• _Directions for this task_
Find the string "datapath" in the data, then copy every line where it is found.

(Stored data)
________________
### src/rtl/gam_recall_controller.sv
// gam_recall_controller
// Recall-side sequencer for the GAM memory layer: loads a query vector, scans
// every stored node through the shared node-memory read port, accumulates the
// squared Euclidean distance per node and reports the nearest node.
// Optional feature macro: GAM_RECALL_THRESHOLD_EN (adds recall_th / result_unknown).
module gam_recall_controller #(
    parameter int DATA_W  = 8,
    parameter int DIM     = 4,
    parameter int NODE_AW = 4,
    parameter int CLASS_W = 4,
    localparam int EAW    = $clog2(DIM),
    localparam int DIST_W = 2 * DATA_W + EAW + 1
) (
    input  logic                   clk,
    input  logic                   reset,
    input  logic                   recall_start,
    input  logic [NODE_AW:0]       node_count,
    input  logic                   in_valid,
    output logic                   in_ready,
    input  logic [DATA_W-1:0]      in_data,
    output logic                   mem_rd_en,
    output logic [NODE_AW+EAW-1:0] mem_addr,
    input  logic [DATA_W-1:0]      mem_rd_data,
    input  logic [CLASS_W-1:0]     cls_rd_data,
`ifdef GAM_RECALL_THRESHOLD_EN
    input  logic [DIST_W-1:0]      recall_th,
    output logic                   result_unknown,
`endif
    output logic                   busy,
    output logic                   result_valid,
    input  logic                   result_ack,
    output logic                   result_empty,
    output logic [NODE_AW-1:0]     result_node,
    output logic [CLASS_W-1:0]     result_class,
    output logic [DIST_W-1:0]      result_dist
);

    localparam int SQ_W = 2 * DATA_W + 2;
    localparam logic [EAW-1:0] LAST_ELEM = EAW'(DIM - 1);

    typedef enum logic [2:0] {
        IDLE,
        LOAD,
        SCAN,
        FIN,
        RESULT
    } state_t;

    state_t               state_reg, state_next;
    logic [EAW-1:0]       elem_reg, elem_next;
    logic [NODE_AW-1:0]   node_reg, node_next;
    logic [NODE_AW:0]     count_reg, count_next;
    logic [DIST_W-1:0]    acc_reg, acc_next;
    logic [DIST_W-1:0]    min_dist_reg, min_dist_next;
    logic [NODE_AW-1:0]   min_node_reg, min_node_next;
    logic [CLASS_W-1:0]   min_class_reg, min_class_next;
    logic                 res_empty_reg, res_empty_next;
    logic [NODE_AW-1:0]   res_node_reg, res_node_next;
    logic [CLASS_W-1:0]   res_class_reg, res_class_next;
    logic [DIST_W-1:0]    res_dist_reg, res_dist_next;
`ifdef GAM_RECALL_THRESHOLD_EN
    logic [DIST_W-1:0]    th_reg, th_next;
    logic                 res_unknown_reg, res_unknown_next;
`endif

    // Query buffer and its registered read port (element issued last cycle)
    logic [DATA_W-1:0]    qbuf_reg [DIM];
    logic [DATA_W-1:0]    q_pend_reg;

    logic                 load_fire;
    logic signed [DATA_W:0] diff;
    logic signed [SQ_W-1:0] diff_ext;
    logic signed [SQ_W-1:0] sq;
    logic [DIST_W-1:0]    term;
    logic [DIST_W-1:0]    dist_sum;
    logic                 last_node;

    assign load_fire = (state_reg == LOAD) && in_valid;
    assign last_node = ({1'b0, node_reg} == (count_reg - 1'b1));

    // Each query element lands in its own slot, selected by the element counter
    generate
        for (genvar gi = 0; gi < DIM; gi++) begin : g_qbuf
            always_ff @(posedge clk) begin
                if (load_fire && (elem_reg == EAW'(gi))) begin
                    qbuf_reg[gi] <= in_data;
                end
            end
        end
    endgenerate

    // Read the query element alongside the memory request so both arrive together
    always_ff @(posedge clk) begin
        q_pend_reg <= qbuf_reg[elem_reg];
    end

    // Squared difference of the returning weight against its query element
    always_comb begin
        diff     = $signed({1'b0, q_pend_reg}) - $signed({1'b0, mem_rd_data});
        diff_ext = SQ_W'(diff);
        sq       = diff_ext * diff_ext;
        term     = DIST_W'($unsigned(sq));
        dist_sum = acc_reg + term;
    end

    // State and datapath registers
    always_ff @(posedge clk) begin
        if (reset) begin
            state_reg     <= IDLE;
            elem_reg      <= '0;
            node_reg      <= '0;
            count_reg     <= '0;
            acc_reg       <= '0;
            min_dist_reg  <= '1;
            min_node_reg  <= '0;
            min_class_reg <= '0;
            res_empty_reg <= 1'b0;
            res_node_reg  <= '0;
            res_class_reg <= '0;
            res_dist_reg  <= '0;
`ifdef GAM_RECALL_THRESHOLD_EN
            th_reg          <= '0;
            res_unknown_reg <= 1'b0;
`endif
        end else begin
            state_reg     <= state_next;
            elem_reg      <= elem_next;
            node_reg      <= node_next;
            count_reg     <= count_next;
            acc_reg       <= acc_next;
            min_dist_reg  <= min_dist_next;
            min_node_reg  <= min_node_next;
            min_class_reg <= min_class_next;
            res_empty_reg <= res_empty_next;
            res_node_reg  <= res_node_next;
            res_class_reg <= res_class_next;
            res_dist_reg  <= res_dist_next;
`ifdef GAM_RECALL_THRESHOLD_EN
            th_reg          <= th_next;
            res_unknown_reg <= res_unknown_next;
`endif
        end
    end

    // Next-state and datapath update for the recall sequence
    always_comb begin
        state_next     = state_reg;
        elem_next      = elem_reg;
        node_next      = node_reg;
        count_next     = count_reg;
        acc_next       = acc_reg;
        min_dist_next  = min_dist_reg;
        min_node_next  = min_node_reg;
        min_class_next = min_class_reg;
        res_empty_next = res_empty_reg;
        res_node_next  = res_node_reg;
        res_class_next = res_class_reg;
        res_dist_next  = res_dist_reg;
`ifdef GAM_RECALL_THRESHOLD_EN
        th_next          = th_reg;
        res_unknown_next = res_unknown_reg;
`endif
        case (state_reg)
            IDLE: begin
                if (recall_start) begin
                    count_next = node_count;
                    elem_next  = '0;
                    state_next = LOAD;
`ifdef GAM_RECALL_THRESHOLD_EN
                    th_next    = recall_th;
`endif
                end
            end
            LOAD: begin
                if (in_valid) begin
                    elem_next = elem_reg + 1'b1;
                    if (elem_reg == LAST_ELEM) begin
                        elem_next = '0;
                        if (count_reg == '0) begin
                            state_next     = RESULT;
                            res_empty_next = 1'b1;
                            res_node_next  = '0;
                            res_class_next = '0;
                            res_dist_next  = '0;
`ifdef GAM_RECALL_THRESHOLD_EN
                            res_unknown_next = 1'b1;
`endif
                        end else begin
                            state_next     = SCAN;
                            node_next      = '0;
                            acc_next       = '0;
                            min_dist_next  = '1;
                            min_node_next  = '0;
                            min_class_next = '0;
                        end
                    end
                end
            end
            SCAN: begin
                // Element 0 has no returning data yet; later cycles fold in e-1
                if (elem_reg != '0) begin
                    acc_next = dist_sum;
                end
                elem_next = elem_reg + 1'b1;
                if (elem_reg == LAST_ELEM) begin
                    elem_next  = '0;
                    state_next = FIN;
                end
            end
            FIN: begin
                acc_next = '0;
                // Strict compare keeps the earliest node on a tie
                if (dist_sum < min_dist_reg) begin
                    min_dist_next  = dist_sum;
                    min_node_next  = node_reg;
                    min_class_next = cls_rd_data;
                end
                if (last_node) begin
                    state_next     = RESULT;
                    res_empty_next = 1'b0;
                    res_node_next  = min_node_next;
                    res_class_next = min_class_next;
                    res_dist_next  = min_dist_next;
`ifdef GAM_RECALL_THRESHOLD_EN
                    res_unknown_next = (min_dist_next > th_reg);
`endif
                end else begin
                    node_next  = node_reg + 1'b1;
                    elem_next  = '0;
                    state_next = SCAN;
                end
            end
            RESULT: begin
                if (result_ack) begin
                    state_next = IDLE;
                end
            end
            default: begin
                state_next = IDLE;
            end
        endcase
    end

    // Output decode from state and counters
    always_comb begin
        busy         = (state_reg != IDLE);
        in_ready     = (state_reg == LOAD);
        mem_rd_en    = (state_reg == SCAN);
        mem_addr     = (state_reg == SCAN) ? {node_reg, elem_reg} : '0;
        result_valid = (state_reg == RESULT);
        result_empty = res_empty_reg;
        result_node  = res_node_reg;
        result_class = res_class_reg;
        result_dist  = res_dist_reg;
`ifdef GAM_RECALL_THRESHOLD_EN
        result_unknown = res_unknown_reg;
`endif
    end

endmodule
________________
• _Written answer_
    // State and datapath registers
    // Next-state and datapath update for the recall sequence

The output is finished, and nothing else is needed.